• **What is being asked**:
Look through the entries below and report every line that has "fits".

• **Record set**:

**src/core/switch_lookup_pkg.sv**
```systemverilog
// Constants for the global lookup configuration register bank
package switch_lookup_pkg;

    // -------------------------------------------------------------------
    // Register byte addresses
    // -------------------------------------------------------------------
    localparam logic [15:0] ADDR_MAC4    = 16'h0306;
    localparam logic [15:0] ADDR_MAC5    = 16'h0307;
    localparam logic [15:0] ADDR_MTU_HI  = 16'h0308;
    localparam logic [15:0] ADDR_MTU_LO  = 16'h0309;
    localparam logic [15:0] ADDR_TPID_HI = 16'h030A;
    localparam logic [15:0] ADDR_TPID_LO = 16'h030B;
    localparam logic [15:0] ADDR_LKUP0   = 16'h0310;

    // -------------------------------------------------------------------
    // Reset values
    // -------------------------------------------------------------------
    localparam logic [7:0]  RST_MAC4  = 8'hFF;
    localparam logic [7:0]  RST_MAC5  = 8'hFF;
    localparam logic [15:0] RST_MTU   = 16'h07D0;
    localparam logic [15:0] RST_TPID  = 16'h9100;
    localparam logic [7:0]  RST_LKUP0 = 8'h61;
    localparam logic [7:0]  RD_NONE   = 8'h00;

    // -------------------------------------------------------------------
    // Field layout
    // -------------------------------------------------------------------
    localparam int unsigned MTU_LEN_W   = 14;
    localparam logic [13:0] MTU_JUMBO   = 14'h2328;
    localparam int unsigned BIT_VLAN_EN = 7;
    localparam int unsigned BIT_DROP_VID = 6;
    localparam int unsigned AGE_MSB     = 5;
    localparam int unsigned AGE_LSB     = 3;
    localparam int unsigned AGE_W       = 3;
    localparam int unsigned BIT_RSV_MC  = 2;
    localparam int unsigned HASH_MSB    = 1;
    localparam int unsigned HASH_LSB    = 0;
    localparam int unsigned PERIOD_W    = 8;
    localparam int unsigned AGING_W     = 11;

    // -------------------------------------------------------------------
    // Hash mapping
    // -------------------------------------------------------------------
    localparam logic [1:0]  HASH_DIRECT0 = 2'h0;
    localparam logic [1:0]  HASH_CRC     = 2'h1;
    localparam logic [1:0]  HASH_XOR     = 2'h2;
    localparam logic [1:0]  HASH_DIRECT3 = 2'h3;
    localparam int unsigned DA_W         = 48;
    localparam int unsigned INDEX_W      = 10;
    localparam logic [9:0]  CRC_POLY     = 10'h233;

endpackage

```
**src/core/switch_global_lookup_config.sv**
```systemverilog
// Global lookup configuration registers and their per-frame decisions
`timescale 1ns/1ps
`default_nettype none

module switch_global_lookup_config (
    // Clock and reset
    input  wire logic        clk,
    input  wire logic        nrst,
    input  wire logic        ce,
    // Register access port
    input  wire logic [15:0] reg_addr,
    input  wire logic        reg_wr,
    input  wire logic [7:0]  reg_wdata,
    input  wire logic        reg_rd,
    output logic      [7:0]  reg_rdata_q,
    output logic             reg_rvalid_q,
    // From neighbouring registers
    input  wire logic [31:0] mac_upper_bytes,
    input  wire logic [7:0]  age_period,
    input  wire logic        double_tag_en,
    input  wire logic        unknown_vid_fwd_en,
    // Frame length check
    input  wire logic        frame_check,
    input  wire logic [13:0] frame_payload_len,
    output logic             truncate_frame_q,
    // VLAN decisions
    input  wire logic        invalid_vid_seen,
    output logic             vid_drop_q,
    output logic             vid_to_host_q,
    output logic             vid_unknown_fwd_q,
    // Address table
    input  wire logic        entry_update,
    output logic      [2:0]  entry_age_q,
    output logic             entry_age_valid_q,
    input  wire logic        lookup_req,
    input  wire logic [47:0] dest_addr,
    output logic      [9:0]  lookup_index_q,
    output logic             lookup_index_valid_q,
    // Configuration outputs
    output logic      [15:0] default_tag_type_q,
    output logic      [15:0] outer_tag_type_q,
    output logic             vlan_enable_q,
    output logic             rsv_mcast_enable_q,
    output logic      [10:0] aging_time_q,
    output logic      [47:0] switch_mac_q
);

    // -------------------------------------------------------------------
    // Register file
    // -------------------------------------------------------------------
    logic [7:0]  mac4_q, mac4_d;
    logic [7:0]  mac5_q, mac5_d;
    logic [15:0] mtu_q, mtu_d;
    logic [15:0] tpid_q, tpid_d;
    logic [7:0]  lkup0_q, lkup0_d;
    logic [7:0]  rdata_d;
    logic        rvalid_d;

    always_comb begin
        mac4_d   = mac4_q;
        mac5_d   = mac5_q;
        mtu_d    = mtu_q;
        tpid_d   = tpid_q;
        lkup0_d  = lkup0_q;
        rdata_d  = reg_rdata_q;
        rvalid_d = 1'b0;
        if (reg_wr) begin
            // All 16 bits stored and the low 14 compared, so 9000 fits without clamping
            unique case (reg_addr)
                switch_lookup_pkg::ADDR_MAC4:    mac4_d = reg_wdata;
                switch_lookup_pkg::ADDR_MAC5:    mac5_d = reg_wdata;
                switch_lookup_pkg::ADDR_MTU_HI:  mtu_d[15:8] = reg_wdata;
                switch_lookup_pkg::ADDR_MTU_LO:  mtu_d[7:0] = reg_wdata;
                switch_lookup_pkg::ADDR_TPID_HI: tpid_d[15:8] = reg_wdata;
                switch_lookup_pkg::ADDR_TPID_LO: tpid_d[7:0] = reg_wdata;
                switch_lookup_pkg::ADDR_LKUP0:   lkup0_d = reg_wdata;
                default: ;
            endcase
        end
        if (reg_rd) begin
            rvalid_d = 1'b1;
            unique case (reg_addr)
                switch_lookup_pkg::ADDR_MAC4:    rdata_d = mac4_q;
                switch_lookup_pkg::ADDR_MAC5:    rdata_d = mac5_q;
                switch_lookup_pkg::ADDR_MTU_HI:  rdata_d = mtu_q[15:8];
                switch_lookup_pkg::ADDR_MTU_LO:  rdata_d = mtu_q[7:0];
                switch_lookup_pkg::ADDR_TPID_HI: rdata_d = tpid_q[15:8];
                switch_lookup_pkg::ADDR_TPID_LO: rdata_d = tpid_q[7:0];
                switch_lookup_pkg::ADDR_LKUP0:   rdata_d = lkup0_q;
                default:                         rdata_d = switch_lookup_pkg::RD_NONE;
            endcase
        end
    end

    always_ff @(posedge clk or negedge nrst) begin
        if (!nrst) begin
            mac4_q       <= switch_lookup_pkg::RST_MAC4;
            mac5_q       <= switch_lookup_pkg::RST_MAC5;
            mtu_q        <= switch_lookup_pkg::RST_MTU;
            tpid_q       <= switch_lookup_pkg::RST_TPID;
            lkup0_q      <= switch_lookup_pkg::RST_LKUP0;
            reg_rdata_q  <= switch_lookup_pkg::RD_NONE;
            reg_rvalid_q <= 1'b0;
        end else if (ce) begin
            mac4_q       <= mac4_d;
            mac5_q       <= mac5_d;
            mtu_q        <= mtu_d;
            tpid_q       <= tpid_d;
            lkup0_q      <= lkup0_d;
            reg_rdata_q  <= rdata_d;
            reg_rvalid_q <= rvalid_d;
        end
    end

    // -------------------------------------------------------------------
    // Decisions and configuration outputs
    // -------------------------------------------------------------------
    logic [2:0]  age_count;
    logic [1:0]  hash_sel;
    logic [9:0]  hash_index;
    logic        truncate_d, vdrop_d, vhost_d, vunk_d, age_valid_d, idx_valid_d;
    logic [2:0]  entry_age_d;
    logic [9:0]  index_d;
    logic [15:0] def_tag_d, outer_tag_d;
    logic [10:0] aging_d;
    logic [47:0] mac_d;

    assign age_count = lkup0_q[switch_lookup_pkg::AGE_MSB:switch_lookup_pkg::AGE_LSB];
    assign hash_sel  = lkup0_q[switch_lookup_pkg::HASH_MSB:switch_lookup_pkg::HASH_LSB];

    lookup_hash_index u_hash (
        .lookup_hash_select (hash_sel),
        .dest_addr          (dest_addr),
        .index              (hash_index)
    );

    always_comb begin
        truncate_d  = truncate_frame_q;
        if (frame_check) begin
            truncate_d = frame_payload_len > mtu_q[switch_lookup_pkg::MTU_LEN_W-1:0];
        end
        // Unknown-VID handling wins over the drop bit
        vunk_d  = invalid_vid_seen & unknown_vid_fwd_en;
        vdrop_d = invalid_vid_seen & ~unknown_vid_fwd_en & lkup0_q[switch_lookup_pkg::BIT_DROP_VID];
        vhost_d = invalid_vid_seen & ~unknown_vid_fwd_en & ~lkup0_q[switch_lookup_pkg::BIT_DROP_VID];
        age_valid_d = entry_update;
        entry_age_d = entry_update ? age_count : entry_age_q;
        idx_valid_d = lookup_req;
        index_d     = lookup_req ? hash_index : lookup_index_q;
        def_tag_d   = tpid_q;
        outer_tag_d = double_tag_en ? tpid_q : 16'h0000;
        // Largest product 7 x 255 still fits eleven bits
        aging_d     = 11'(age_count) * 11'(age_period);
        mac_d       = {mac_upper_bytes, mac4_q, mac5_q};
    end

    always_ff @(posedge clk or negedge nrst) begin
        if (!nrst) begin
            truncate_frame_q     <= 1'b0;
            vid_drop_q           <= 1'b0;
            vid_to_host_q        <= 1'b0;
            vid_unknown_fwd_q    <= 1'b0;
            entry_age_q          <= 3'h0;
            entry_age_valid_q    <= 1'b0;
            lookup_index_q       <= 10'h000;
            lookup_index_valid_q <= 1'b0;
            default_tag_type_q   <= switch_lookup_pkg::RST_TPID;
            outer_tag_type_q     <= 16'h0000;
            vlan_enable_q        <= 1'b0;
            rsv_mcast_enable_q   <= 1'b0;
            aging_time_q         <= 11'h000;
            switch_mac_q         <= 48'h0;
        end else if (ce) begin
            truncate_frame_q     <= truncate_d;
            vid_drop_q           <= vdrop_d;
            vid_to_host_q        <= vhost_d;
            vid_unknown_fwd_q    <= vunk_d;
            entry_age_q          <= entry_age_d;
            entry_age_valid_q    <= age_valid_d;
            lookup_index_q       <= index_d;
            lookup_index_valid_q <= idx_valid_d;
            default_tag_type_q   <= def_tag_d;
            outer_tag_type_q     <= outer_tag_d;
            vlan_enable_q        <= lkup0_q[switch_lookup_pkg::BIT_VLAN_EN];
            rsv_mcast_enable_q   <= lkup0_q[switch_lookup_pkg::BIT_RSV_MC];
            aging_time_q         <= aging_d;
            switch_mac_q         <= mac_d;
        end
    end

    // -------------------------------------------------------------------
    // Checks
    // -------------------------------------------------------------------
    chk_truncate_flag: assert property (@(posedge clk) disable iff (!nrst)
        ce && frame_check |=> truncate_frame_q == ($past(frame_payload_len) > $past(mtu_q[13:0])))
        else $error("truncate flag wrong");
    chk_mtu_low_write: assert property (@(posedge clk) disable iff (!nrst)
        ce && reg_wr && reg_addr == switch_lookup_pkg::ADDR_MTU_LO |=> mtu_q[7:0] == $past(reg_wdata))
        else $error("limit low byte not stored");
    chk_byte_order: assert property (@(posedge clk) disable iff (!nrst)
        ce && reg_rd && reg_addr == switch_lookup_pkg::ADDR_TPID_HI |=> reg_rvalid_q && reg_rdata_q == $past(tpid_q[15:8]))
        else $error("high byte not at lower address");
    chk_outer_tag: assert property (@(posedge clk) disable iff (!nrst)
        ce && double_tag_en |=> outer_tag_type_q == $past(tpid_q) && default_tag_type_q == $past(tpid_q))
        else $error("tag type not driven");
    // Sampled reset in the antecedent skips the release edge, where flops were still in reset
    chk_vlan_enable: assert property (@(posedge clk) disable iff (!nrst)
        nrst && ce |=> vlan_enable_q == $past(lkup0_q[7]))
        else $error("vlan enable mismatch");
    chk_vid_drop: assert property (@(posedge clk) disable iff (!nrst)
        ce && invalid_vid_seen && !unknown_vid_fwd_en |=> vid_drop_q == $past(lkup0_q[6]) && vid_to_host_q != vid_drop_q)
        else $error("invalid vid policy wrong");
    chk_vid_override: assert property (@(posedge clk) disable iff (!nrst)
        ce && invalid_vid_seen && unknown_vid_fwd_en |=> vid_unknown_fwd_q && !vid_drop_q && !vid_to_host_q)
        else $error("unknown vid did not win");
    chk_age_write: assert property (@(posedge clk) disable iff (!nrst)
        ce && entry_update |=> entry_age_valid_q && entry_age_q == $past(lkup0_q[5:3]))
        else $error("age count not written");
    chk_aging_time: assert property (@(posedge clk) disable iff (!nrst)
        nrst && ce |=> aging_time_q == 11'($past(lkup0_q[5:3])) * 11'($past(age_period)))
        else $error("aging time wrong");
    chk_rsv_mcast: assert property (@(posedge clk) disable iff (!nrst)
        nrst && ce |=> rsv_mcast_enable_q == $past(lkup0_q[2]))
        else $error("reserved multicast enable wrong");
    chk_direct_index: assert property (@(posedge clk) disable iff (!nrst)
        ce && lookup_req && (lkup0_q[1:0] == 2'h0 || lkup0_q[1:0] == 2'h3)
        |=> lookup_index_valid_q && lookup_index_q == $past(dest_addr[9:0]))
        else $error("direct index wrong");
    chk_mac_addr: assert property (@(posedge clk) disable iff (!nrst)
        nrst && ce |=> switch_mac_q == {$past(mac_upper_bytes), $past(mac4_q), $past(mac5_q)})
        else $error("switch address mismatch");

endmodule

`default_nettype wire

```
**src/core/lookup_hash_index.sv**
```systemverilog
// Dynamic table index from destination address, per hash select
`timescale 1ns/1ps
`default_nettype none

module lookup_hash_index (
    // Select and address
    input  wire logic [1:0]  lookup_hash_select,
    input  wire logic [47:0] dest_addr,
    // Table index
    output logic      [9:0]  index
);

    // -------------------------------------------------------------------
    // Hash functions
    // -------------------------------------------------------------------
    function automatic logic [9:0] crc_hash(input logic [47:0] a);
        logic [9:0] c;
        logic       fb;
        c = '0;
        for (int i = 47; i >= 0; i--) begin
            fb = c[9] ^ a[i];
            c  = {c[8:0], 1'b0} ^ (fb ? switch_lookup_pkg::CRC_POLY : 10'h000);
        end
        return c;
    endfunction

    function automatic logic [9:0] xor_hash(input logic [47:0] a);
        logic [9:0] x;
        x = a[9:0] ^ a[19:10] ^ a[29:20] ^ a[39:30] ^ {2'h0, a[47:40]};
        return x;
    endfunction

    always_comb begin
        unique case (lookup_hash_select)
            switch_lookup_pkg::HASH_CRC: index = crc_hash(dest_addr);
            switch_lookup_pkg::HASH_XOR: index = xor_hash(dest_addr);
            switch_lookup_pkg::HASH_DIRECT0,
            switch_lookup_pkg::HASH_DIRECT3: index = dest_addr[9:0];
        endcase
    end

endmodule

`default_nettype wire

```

• **Solved problem**:
            // All 16 bits stored and the low 14 compared, so 9000 fits without clamping
        // Largest product 7 x 255 still fits eleven bits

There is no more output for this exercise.